(Excerpts from a dataset)
....................
File: config.mk
export PLATFORM = sky130hd
export DESIGN_NAME = coeff_bank_lut
export DESIGN_NICKNAME = d
export VERILOG_FILES = /design/src/rtl/coeff_pkg.sv /design/src/rtl/coeff_swap_ctrl.sv /design/src/rtl/coeff_bank_lut.sv
export SDC_FILE = /design/constraint.sdc
export NUM_CORES = 2
export LEC_CHECK = 0
export CORE_MARGIN = 3
export CORE_UTILIZATION = 50
export CTS_CLUSTER_DIAMETER = 150
export DETAILED_ROUTE_END_ITERATION = 7
export MAX_ROUTING_LAYER = met4
export PLACE_DENSITY = 0.8
export SLEW_MARGIN = 20
export SYNTH_ARGS = -nofsm -noshare
export SYNTH_HDL_FRONTEND = slang
export SYNTH_SLANG_ARGS = --single-unit
File: constraint.sdc
create_clock -name clk_i -period 2.85 [get_ports clk_i]
set_clock_uncertainty 0.15 [all_clocks]
set_input_delay 0.7125 -clock clk_i [delete_from_list [all_inputs] [get_ports clk_i]]
set_output_delay 0.7125 -clock clk_i [all_outputs]
set_load 0.02 [all_outputs]
File: src/rtl/coeff_pkg.sv
// Shared types and helpers for the FIR coefficient bank store.
// Folding maps the upper half of a symmetric tap index onto its mirrored lower half.
package coeff_pkg;

  typedef enum logic {IDLE, PENDING} swap_state_e;

  localparam int CoeffWidth = 16;
  typedef logic signed [CoeffWidth-1:0] coeff_t;

  function automatic int depth_f(input int taps, input bit symmetric);
    return symmetric ? (taps + 1) / 2 : taps;
  endfunction

  function automatic int fold_addr_f(input int addr, input int taps, input bit symmetric);
    int depth;
    depth = depth_f(taps, symmetric);
    return (addr < depth) ? addr : taps - 1 - addr;
  endfunction

endpackage

File: src/rtl/coeff_swap_ctrl.sv
// Active-bank swap FSM: a requested bank is committed on the next frame strobe.
// Also owns write protection of the active and pending banks.
module coeff_swap_ctrl
  import coeff_pkg::*;
#(
  parameter int BW = 2
) (
  input  logic          clk_i,
  input  logic          rst_ni,
  input  logic          swap_req_i,
  input  logic [BW-1:0] swap_bank_i,
  input  logic          frame_start_i,
  input  logic [BW-1:0] wbank_i,
  output logic [BW-1:0] active_bank_o,
  output logic          swap_done_o,
  output logic          wready_o
);

  swap_state_e   r_state;
  logic [BW-1:0] r_pend;
  logic [BW-1:0] r_active;
  logic          r_swap_done;

  always_ff @(posedge clk_i or negedge rst_ni) begin
    if (!rst_ni) begin
      r_state     <= IDLE;
      r_pend      <= '0;
      r_active    <= '0;
      r_swap_done <= 1'b0;
    end else begin
      r_swap_done <= 1'b0;
      case (r_state)
        IDLE: begin
          // A strobe coinciding with the entering request is deliberately ignored.
          if (swap_req_i) begin
            r_pend  <= swap_bank_i;
            r_state <= PENDING;
          end
        end
        PENDING: begin
          if (frame_start_i) begin
            r_active    <= swap_req_i ? swap_bank_i : r_pend;
            r_swap_done <= 1'b1;
            r_state     <= IDLE;
          end else if (swap_req_i) begin
            r_pend <= swap_bank_i;
          end
        end
        default: r_state <= IDLE;
      endcase
    end
  end

  assign wready_o      = !(wbank_i == r_active) && !(r_state == PENDING && wbank_i == r_pend);
  assign active_bank_o = r_active;
  assign swap_done_o   = r_swap_done;

endmodule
....................
§ What the exercise asks: Only a number is wanted. How many lines of the entries above carry "begin"?

§ Problem solution: 8